Extracted records ::
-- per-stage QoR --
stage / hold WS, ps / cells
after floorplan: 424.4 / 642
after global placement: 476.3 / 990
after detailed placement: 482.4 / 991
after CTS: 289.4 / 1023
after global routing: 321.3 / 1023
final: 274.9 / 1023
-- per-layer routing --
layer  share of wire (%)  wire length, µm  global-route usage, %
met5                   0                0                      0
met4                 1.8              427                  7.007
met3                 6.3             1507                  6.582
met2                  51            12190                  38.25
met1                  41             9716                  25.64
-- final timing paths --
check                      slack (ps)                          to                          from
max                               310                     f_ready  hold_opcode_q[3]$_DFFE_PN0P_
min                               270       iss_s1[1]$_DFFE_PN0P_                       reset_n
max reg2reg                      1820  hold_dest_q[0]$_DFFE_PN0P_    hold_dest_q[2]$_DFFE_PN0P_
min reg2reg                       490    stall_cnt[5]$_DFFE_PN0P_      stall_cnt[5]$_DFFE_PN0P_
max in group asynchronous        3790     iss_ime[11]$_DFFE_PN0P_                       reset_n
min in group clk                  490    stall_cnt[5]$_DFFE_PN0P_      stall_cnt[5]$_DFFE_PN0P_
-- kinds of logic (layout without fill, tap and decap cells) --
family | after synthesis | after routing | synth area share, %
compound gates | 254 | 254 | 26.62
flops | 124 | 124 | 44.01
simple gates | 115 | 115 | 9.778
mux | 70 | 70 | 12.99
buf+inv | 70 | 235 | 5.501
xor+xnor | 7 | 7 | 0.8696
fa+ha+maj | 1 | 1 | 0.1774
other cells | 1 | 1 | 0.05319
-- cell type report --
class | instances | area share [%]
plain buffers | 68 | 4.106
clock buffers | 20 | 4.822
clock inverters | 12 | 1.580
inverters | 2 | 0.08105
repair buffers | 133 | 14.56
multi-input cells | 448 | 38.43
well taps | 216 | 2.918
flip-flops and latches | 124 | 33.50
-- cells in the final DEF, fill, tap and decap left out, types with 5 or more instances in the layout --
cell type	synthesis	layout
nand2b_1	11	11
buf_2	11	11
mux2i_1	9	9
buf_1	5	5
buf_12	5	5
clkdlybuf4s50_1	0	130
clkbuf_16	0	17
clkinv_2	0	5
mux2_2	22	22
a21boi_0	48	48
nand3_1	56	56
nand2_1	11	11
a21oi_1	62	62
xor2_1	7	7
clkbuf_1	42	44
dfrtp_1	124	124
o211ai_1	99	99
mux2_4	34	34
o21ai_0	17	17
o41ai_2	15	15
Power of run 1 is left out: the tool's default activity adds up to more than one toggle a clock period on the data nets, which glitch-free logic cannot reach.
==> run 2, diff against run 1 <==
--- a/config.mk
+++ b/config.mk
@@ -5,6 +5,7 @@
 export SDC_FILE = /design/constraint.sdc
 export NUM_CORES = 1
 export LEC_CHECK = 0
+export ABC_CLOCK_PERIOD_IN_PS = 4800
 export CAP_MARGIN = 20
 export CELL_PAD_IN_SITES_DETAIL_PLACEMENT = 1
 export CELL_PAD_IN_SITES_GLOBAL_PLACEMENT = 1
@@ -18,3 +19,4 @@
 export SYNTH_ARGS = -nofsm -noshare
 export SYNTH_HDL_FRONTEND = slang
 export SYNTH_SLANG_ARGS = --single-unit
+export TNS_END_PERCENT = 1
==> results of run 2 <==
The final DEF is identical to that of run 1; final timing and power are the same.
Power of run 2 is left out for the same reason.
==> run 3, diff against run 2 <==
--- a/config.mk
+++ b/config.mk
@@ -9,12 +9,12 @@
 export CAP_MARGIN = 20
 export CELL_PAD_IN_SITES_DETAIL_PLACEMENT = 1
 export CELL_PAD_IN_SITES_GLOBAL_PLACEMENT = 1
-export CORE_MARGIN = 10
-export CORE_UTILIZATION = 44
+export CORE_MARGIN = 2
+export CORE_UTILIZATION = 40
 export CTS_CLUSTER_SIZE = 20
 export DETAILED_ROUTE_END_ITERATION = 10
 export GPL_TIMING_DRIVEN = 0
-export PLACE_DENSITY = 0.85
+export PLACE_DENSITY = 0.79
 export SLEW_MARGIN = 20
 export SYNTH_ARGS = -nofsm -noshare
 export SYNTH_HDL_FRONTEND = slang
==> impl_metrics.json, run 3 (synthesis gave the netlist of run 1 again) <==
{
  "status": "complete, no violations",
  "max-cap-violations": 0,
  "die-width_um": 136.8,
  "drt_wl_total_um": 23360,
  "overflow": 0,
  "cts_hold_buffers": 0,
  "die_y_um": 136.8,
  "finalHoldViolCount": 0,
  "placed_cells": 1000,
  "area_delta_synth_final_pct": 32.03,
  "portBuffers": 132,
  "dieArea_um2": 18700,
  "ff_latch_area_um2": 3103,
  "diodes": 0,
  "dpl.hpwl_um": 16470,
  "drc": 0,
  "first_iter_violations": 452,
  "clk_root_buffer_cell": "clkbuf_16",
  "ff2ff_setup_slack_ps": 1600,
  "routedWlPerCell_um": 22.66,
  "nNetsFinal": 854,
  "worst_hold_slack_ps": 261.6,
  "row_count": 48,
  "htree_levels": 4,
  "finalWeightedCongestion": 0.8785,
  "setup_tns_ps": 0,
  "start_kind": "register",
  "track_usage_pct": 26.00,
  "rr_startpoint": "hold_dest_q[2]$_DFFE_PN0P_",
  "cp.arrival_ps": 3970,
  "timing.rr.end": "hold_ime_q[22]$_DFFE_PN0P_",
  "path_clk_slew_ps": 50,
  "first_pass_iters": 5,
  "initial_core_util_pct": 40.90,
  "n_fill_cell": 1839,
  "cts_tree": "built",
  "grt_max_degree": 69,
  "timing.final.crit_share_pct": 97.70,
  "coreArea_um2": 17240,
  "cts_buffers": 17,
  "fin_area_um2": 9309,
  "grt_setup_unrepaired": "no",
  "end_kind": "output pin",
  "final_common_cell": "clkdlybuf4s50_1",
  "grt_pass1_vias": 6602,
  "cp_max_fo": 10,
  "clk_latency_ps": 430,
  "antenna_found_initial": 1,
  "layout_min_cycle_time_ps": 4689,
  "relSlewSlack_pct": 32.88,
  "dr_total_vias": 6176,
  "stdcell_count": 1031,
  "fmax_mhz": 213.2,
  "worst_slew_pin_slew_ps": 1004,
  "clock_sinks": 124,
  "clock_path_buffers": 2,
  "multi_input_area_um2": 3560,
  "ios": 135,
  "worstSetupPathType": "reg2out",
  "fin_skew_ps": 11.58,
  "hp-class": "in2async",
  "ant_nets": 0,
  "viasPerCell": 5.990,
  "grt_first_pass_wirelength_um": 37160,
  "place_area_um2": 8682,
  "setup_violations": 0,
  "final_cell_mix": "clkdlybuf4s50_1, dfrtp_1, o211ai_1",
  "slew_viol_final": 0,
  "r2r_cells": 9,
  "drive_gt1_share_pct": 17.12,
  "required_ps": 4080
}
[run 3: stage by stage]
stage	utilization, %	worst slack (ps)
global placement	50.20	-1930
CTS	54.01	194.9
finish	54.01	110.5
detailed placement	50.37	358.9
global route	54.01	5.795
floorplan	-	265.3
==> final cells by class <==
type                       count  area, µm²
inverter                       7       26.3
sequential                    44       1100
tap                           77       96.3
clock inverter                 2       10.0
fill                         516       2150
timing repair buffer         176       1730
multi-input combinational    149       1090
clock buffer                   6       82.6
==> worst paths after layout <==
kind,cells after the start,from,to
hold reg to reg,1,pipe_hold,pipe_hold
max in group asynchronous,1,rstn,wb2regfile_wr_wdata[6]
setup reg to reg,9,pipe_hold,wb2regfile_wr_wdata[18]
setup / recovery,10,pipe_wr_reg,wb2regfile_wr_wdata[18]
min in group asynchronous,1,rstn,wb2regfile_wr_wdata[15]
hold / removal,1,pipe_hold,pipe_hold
$ cat src/rtl/rd_control_fwft.sv
// rd_control_fwft: read-side pointer/flag controller of an async FIFO with a
// first-word-fall-through output register and a valid/ready handshake.
// The write Gray pointer arrives already synchronised into rclk; the RAM read
// is combinational on raddr.
// Optional feature: define RD_LEVEL_EN to build the registered rlevel fill count
// (otherwise rlevel is tied to zero and no gray-to-binary logic is built).
module rd_control_fwft #(
  parameter int ADDRWIDTH = 4,
  parameter int DATAWIDTH = 8
) (
  input  logic                 rclk,
  input  logic                 rrst,
  input  logic [ADDRWIDTH:0]   wptr_rclk,
  output logic [ADDRWIDTH-1:0] raddr,
  input  logic [DATAWIDTH-1:0] rdata_mem,
  output logic [ADDRWIDTH:0]   rptr,
  output logic                 rempty,
  output logic [DATAWIDTH-1:0] dout,
  output logic                 dout_valid,
  input  logic                 dout_ready,
  output logic [ADDRWIDTH:0]   rlevel
);

  localparam int PW = ADDRWIDTH + 1;

  logic [PW-1:0]        rbin_reg;
  logic [PW-1:0]        rbin_next;
  logic [PW-1:0]        rptr_reg;
  logic [PW-1:0]        rptr_next;
  logic                 rempty_reg;
  logic                 rempty_next;
  logic                 rpop;
  logic [DATAWIDTH-1:0] dout_reg;
  logic                 dout_valid_reg;

  // A RAM word is popped when one is available and the output register is
  // either empty or being emptied this cycle (so streaming has no bubble).
  assign rpop        = ~rempty_reg & (~dout_valid_reg | dout_ready);
  assign rbin_next   = rbin_reg + {{ADDRWIDTH{1'b0}}, rpop};
  assign rptr_next   = (rbin_next >> 1) ^ rbin_next;
  // Comparing against the synchronised (possibly stale) write pointer can only
  // keep rempty asserted longer, never release it early.
  assign rempty_next = (rptr_next == wptr_rclk);

  // Binary/Gray read pointer and empty flag, all registered.
  always_ff @(posedge rclk or posedge rrst) begin
    if (rrst) begin
      rbin_reg   <= '0;
      rptr_reg   <= '0;
      rempty_reg <= 1'b1;
    end else begin
      rbin_reg   <= rbin_next;
      rptr_reg   <= rptr_next;
      rempty_reg <= rempty_next;
    end
  end

  // FWFT output register: load on pop, clear valid on a plain transfer, else hold.
  always_ff @(posedge rclk or posedge rrst) begin
    if (rrst) begin
      dout_reg       <= '0;
      dout_valid_reg <= 1'b0;
    end else if (rpop) begin
      dout_reg       <= rdata_mem;
      dout_valid_reg <= 1'b1;
    end else if (dout_valid_reg && dout_ready) begin
      dout_valid_reg <= 1'b0;
    end
  end

`ifdef RD_LEVEL_EN
  logic [PW-1:0] wbin;
  logic [PW-1:0] rlevel_reg;

  // Gray to binary: each binary bit is the XOR of all Gray bits at or above it.
  for (genvar gi = 0; gi < PW; gi++) begin : g_gray2bin
    assign wbin[gi] = ^(wptr_rclk >> gi);
  end

  // Fill level of the RAM as seen after this cycle's pop (modular difference).
  always_ff @(posedge rclk or posedge rrst) begin
    if (rrst) begin
      rlevel_reg <= '0;
    end else begin
      rlevel_reg <= wbin - rbin_next;
    end
  end

  assign rlevel = rlevel_reg;
`else
  assign rlevel = '0;
`endif

  assign raddr      = rbin_reg[ADDRWIDTH-1:0];
  assign rptr       = rptr_reg;
  assign rempty     = rempty_reg;
  assign dout       = dout_reg;
  assign dout_valid = dout_valid_reg;

endmodule

$ cat config.mk
export PLATFORM = sky130hd
export DESIGN_NAME = rd_control_fwft
export DESIGN_NICKNAME = d
export VERILOG_FILES = /design/src/rtl/rd_control_fwft.sv
export SDC_FILE = /design/constraint.sdc
export NUM_CORES = 1
export LEC_CHECK = 0
export BUFFER_PORTS_ARGS = -buffer_cell sky130_fd_sc_hd__buf_2
export CORE_MARGIN = 2
export CORE_UTILIZATION = 48
export DETAILED_ROUTE_END_ITERATION = 10
export PLACE_DENSITY = 0.82
export SLEW_MARGIN = 10
export SYNTH_ARGS = -nofsm -noshare
export SYNTH_HDL_FRONTEND = slang
export SYNTH_SLANG_ARGS = --single-unit
$ cat constraint.sdc
create_clock -name rclk -period 6.3 [get_ports rclk]
set_clock_uncertainty 0.15 [all_clocks]
set_input_delay 0 -clock rclk [delete_from_list [all_inputs] [get_ports rclk]]
set_output_delay 0 -clock rclk [all_outputs]
set_load 0.005 [all_outputs]
# Word level (Yosys, flattened, before mapping)
# Cells that the tools add are included.
[word_totals]
ff_bits = 20
inputBits = 16
out_inout_bits = 24
[classes]
add_sub_neg = 1
n_eq_ne = 1
mux = 2
bitwise = 5
reduce_logical = 2
[ops]
columns = ["cell", "n"]
rows = [
  ["5-bit by 1-bit adder with 5-bit output", 1],
  ["5-bit equality test", 1],
  ["4-bit by 5-bit bitwise XOR with 5-bit output", 1],
  ["1-bit two-way mux", 2],
  ["1-bit inverter", 2],
  ["2-bit nonzero test", 1],
  ["1-bit AND", 1],
  ["1-bit logical AND", 1],
  ["1-bit bitwise OR", 1],
]

# Longest topological paths before layout
# Gate-level depths: netlist (run 1).
[logic_depth]
depth_word = 6
mapped_depth = 8

# Worst setup path before layout (run 1)
# No wires, ideal clock.
[synth_timing]
path_kind = "register to register"
start = "register dout_valid_reg, in the netlist dout_valid"
end = "register rempty_reg, in the netlist rempty"
setup_ns = 0.088
arrival_ns = 2.336
t_required_ns = 6.062
slack_ns = 3.726
path_stages_with_launch = 8
n_path_buf = 0
synth_period_minus_slack_ns = 2.574
cell_sequence = "dfrtp_1 a21oi_2 ha_1 ha_1 xor2_1 xor2_1 or3_2 a221oi_2"
[synth_via]
elab_chain_len = 6
[synth_rtl]
columns = ["item", "line_no", "text"]
rows = [
  ["start, declared", "34", "logic dout_valid_reg;"],
  ["start signal, assigned", "62", "dout_valid_reg <= 1'b0;"],
  ["start signal, assigned", "65", "dout_valid_reg <= 1'b1;"],
  ["start signal, assigned", "67", "dout_valid_reg <= 1'b0;"],
  ["1-bit inverter", "38", "assign rpop = ~rempty_reg & (~dout_valid_reg | dout_ready);"],
  ["1-bit bitwise OR", "38", ""],
  ["1-bit AND", "38", ""],
  ["named net rpop", "32", "logic rpop;"],
  ["5-bit by 1-bit adder with 5-bit output", "39", "assign rbin_next = rbin_reg + {{ADDRWIDTH{1'b0}}, rpop};"],
  ["named net rbin_next[2]", "27", "logic [PW-1:0] rbin_next;"],
  ["4-bit by 5-bit bitwise XOR with 5-bit output", "40", "assign rptr_next = (rbin_next >> 1) ^ rbin_next;"],
  ["5-bit equality test", "43", "assign rempty_next = (rptr_next == wptr_rclk);"],
  ["named net rempty_next", "31", "logic rempty_next;"],
  ["end signal, assigned", "54", "rempty_reg <= rempty_next;"],
  ["end, declared", "30", "logic rempty_reg;"],
]
# The timed path passes the listed nets, and every way through them passes these cells.
# A chain may end at the register's enable or synchronous reset.

# Worst setup path in the final report (run 1)
# Ends and elaborated chain as after synthesis.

Exercise :: Begin at the first line of the entries above and copy every line exactly, ending with the line that contains "-- per-layer routing".

The answer ::
-- per-stage QoR --
stage / hold WS, ps / cells
after floorplan: 424.4 / 642
after global placement: 476.3 / 990
after detailed placement: 482.4 / 991
after CTS: 289.4 / 1023
after global routing: 321.3 / 1023
final: 274.9 / 1023
-- per-layer routing --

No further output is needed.